WORK INSTRUCTION:
Below are records; reproduce exactly the lines from the one that has "step / worst" through the one that has "9030 | 1251 |", ends included, and nothing more.

MATERIAL PROVIDED:
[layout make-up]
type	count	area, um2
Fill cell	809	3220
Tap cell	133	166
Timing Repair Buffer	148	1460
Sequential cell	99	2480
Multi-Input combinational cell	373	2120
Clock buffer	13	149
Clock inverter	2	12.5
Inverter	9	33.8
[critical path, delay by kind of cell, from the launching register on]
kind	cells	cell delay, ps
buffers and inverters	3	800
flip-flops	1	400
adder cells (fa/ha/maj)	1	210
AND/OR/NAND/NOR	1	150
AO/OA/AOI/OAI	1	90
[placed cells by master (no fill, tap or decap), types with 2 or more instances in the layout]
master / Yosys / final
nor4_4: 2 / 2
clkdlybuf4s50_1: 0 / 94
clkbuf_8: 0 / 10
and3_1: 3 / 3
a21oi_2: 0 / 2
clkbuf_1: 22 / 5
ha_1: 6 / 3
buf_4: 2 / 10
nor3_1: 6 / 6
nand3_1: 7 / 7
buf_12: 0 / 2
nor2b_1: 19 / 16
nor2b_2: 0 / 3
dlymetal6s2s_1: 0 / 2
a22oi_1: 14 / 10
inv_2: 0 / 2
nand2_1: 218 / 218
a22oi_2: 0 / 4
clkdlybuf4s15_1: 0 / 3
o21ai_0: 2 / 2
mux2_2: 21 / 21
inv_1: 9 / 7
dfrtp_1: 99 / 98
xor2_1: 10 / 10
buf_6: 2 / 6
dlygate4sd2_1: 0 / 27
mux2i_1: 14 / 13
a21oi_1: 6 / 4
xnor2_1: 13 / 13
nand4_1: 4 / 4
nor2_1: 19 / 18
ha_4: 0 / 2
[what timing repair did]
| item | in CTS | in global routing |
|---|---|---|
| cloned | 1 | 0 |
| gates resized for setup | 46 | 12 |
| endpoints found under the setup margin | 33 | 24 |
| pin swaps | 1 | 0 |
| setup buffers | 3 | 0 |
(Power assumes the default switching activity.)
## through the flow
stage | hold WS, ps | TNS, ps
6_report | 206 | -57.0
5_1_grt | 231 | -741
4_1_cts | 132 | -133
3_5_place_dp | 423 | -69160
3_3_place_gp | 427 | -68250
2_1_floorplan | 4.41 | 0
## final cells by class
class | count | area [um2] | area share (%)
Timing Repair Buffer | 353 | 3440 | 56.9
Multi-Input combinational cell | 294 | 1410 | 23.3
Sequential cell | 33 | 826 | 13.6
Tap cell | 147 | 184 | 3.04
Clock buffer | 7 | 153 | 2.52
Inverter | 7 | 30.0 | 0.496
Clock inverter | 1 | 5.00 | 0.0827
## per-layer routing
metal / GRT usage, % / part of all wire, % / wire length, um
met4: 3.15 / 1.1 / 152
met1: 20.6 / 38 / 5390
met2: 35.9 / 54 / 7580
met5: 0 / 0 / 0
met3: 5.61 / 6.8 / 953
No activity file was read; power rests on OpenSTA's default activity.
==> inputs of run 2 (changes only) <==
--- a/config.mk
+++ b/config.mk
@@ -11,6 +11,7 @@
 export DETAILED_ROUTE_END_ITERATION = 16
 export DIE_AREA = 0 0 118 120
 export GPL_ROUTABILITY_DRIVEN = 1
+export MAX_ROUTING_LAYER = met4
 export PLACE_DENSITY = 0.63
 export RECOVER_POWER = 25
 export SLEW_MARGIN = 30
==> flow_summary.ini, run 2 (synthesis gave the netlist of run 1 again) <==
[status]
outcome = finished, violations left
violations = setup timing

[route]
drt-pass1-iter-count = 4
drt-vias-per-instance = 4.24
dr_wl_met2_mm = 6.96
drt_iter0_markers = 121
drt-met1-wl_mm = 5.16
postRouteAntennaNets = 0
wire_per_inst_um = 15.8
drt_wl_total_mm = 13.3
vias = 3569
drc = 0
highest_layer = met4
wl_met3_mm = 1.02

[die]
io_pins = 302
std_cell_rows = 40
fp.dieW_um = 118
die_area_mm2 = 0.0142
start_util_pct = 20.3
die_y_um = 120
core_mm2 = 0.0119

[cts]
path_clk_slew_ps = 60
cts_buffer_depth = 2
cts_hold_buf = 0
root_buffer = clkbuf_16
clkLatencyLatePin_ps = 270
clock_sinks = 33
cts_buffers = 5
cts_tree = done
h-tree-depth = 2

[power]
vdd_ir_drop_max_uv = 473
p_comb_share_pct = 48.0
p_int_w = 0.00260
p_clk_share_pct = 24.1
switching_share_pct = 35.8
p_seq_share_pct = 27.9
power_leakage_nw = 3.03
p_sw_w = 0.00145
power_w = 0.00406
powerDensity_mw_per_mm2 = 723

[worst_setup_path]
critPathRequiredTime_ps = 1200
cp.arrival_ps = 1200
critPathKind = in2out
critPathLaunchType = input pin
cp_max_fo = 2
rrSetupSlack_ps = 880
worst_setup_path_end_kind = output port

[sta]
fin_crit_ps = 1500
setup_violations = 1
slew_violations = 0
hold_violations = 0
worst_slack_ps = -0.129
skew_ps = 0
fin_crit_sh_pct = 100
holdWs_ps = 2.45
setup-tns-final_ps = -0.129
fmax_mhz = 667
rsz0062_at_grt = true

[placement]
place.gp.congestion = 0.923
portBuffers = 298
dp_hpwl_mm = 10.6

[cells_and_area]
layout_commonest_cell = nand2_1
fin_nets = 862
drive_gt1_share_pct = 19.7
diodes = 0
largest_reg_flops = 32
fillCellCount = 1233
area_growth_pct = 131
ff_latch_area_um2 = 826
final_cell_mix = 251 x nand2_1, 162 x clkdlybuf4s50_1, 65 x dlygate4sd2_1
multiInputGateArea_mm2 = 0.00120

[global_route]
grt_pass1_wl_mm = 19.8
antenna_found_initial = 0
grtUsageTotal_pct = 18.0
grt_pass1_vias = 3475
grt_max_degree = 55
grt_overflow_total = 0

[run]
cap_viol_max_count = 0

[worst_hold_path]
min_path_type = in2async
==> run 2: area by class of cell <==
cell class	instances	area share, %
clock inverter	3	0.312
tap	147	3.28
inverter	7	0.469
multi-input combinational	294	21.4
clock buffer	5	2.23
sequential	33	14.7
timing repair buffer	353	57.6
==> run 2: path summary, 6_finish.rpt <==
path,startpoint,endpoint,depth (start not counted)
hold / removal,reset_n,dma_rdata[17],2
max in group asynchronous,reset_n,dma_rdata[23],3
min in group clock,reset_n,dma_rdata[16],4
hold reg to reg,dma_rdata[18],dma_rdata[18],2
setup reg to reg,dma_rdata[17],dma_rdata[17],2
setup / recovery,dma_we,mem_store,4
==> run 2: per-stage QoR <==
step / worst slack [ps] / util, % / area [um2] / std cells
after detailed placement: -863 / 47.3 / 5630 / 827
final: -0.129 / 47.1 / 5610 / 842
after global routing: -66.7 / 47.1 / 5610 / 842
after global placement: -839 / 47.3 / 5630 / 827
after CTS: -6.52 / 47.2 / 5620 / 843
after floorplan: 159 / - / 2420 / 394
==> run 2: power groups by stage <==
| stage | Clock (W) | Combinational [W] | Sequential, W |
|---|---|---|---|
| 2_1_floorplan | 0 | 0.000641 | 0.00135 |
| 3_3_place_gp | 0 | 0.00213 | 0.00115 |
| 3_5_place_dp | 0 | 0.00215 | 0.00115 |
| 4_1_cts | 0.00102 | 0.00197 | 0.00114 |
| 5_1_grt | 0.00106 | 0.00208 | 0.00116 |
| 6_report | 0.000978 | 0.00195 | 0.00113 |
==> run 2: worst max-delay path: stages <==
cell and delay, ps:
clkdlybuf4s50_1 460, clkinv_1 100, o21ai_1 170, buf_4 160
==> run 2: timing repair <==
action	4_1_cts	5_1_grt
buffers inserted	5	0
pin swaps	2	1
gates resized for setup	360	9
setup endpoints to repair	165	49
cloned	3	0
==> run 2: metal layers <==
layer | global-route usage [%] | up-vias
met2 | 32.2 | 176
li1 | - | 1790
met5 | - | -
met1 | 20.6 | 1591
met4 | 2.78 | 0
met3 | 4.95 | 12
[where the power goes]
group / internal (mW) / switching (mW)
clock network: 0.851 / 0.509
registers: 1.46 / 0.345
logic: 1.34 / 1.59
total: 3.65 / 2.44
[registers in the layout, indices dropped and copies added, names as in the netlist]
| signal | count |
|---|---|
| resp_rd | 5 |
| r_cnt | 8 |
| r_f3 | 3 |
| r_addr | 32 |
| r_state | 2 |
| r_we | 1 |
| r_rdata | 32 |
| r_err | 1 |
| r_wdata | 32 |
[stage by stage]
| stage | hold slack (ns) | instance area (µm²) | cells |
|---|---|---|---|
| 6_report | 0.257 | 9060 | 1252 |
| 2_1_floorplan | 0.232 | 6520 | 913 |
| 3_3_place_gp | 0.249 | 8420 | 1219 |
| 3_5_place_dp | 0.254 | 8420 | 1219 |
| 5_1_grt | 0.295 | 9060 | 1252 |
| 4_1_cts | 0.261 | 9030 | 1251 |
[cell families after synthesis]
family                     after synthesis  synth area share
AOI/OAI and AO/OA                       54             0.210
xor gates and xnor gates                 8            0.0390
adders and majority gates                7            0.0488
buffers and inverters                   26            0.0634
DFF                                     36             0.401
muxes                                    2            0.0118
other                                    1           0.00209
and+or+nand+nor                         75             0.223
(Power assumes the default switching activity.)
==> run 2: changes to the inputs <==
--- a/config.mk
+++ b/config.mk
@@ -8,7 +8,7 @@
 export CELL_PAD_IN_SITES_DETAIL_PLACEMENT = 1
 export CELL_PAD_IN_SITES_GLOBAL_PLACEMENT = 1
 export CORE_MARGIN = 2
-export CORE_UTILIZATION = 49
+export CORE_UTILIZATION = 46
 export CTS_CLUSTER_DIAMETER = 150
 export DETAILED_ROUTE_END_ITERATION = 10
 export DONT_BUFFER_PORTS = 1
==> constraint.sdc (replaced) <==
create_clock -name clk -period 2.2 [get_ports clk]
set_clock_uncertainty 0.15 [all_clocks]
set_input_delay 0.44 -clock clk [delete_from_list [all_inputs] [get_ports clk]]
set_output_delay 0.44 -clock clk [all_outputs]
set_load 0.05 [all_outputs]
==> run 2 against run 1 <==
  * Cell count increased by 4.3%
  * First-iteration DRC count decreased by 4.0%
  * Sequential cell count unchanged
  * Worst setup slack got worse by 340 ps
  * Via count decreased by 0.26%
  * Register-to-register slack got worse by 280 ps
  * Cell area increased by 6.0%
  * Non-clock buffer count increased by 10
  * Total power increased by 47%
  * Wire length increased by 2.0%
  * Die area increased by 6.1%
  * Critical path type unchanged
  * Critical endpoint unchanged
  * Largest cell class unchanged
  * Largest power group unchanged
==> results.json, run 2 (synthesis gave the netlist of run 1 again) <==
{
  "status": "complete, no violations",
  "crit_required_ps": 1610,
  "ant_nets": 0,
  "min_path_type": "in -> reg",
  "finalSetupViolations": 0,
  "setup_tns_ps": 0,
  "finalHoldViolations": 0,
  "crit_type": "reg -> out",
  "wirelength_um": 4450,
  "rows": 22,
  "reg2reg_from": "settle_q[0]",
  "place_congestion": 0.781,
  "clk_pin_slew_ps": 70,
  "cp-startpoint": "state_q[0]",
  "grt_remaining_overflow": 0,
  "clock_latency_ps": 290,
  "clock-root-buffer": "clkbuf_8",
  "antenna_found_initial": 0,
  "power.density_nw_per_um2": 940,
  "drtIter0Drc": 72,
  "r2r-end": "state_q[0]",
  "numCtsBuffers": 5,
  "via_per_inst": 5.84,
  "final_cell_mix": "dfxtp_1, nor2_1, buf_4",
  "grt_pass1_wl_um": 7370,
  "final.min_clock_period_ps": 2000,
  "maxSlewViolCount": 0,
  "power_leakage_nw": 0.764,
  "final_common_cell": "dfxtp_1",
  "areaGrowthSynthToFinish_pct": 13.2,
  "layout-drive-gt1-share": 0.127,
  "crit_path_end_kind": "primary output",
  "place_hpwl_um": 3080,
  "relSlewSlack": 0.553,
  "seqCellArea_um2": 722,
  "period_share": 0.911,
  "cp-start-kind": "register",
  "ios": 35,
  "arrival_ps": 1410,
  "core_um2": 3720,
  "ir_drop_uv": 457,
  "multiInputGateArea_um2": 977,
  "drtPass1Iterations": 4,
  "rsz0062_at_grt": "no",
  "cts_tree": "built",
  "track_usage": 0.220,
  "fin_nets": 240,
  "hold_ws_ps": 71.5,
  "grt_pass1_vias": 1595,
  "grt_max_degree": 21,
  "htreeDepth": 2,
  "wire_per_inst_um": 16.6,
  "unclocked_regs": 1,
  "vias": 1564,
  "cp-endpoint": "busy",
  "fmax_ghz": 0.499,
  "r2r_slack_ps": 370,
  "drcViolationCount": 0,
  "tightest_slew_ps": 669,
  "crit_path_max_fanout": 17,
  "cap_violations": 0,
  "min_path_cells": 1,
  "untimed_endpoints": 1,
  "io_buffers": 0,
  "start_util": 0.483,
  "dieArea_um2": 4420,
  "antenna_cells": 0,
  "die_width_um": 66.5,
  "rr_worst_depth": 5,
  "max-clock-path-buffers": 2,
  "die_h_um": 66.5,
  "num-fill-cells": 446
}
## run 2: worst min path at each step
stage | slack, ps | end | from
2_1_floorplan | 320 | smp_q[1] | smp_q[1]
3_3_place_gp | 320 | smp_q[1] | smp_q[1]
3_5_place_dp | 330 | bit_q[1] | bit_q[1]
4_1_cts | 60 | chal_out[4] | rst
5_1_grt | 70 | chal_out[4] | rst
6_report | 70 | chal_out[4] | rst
$ cat src/rtl/mini_src_pkg.sv
// Shared encodings for the Mini SRC control unit: opcodes, sequencer states,
// opcode classes and the flat control-word layout.
package mini_src_pkg;

    localparam logic [4:0] OpLd   = 5'b00000;
    localparam logic [4:0] OpLdi  = 5'b00001;
    localparam logic [4:0] OpSt   = 5'b00010;
    localparam logic [4:0] OpAdd  = 5'b00011;
    localparam logic [4:0] OpSub  = 5'b00100;
    localparam logic [4:0] OpAnd  = 5'b00101;
    localparam logic [4:0] OpOr   = 5'b00110;
    localparam logic [4:0] OpShr  = 5'b00111;
    localparam logic [4:0] OpShra = 5'b01000;
    localparam logic [4:0] OpShl  = 5'b01001;
    localparam logic [4:0] OpRor  = 5'b01010;
    localparam logic [4:0] OpRol  = 5'b01011;
    localparam logic [4:0] OpAddi = 5'b01100;
    localparam logic [4:0] OpAndi = 5'b01101;
    localparam logic [4:0] OpOri  = 5'b01110;
    localparam logic [4:0] OpMul  = 5'b01111;
    localparam logic [4:0] OpDiv  = 5'b10000;
    localparam logic [4:0] OpNeg  = 5'b10001;
    localparam logic [4:0] OpNot  = 5'b10010;
    localparam logic [4:0] OpBr   = 5'b10011;
    localparam logic [4:0] OpJr   = 5'b10100;
    localparam logic [4:0] OpJal  = 5'b10101;
    localparam logic [4:0] OpIn   = 5'b10110;
    localparam logic [4:0] OpOut  = 5'b10111;
    localparam logic [4:0] OpMfhi = 5'b11000;
    localparam logic [4:0] OpMflo = 5'b11001;
    localparam logic [4:0] OpNop  = 5'b11010;
    localparam logic [4:0] OpHalt = 5'b11011;

    localparam logic [4:0] AluAdd = OpAdd;

    typedef enum logic [3:0] {
        StRst, StT0, StT1, StT2, StT3, StT4, StT5, StT6, StT7, StHalted
    } state_e;

    typedef struct packed {
        logic alu, imm, muldiv, unary, ld, ldi, st, br;
        logic jr, jal, cls_in, cls_out, mfhi, mflo, nop, halt;
    } op_class_t;

    typedef struct packed {
        logic gra, grb, grc, r_in, r_out, ba_out, link;
        logic p_en, ir_en, y_en, z_en, mar_en, mdr_en, hi_en, lo_en, out_port_en, con_en;
        logic p_sel, zlo_sel, zhi_sel, hi_sel, lo_sel, mdr_sel, in_port_sel, c_sel;
        logic inc_pc, read, write;
        logic [4:0] alu_op;
        logic run, clr;
    } ctrl_t;

endpackage

$ cat src/rtl/control_unit_if.sv
// Control-unit side bundle: IR/condition/stop inputs and every datapath strobe.
interface control_unit_if;
    logic        stop;
    logic [31:0] ir;
    logic        con_ff;
    logic Gra, Grb, Grc, Rin, Rout, BAout, link;
    logic Pen, IRen, Yen, Zen, MARen, MDRen, HIen, LOen, Out_Porten, con_en;
    logic Pselect, ZLOselect, ZHIselect, HIselect, LOselect, MDRselect, In_Portselect, Cselect;
    logic IncPC, Read, Write;
    logic [4:0] alu_op;
    logic run, clr;

    modport master (
        input  stop, ir, con_ff,
        output Gra, Grb, Grc, Rin, Rout, BAout, link,
        output Pen, IRen, Yen, Zen, MARen, MDRen, HIen, LOen, Out_Porten, con_en,
        output Pselect, ZLOselect, ZHIselect, HIselect, LOselect, MDRselect, In_Portselect,
        output Cselect, IncPC, Read, Write, alu_op, run, clr
    );

    modport slave (
        output stop, ir, con_ff,
        input  Gra, Grb, Grc, Rin, Rout, BAout, link,
        input  Pen, IRen, Yen, Zen, MARen, MDRen, HIen, LOen, Out_Porten, con_en,
        input  Pselect, ZLOselect, ZHIselect, HIselect, LOselect, MDRselect, In_Portselect,
        input  Cselect, IncPC, Read, Write, alu_op, run, clr
    );
endinterface

$ cat src/rtl/control_unit_op_class_decode.sv
// Opcode to instruction-class one-hot; reserved opcodes fall into the nop class.
module op_class_decode
    import mini_src_pkg::*;
(
    input  logic [4:0] op_i,
    output op_class_t  cls_o
);
    always_comb begin
        cls_o = '0;
        case (op_i)
            OpAdd, OpSub, OpAnd, OpOr, OpShr,
            OpShra, OpShl, OpRor, OpRol: cls_o.alu     = 1'b1;
            OpAddi, OpAndi, OpOri:       cls_o.imm     = 1'b1;
            OpMul, OpDiv:                cls_o.muldiv  = 1'b1;
            OpNeg, OpNot:                cls_o.unary   = 1'b1;
            OpLd:                        cls_o.ld      = 1'b1;
            OpLdi:                       cls_o.ldi     = 1'b1;
            OpSt:                        cls_o.st      = 1'b1;
            OpBr:                        cls_o.br      = 1'b1;
            OpJr:                        cls_o.jr      = 1'b1;
            OpJal:                       cls_o.jal     = 1'b1;
            OpIn:                        cls_o.cls_in  = 1'b1;
            OpOut:                       cls_o.cls_out = 1'b1;
            OpMfhi:                      cls_o.mfhi    = 1'b1;
            OpMflo:                      cls_o.mflo    = 1'b1;
            OpHalt:                      cls_o.halt    = 1'b1;
            default:                     cls_o.nop     = 1'b1;
        endcase
    end
endmodule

ANSWER SPACE:
step / worst slack [ps] / util, % / area [um2] / std cells
after detailed placement: -863 / 47.3 / 5630 / 827
final: -0.129 / 47.1 / 5610 / 842
after global routing: -66.7 / 47.1 / 5610 / 842
after global placement: -839 / 47.3 / 5630 / 827
after CTS: -6.52 / 47.2 / 5620 / 843
after floorplan: 159 / - / 2420 / 394
==> run 2: power groups by stage <==
| stage | Clock (W) | Combinational [W] | Sequential, W |
|---|---|---|---|
| 2_1_floorplan | 0 | 0.000641 | 0.00135 |
| 3_3_place_gp | 0 | 0.00213 | 0.00115 |
| 3_5_place_dp | 0 | 0.00215 | 0.00115 |
| 4_1_cts | 0.00102 | 0.00197 | 0.00114 |
| 5_1_grt | 0.00106 | 0.00208 | 0.00116 |
| 6_report | 0.000978 | 0.00195 | 0.00113 |
==> run 2: worst max-delay path: stages <==
cell and delay, ps:
clkdlybuf4s50_1 460, clkinv_1 100, o21ai_1 170, buf_4 160
==> run 2: timing repair <==
action	4_1_cts	5_1_grt
buffers inserted	5	0
pin swaps	2	1
gates resized for setup	360	9
setup endpoints to repair	165	49
cloned	3	0
==> run 2: metal layers <==
layer | global-route usage [%] | up-vias
met2 | 32.2 | 176
li1 | - | 1790
met5 | - | -
met1 | 20.6 | 1591
met4 | 2.78 | 0
met3 | 4.95 | 12
[where the power goes]
group / internal (mW) / switching (mW)
clock network: 0.851 / 0.509
registers: 1.46 / 0.345
logic: 1.34 / 1.59
total: 3.65 / 2.44
[registers in the layout, indices dropped and copies added, names as in the netlist]
| signal | count |
|---|---|
| resp_rd | 5 |
| r_cnt | 8 |
| r_f3 | 3 |
| r_addr | 32 |
| r_state | 2 |
| r_we | 1 |
| r_rdata | 32 |
| r_err | 1 |
| r_wdata | 32 |
[stage by stage]
| stage | hold slack (ns) | instance area (µm²) | cells |
|---|---|---|---|
| 6_report | 0.257 | 9060 | 1252 |
| 2_1_floorplan | 0.232 | 6520 | 913 |
| 3_3_place_gp | 0.249 | 8420 | 1219 |
| 3_5_place_dp | 0.254 | 8420 | 1219 |
| 5_1_grt | 0.295 | 9060 | 1252 |
| 4_1_cts | 0.261 | 9030 | 1251 |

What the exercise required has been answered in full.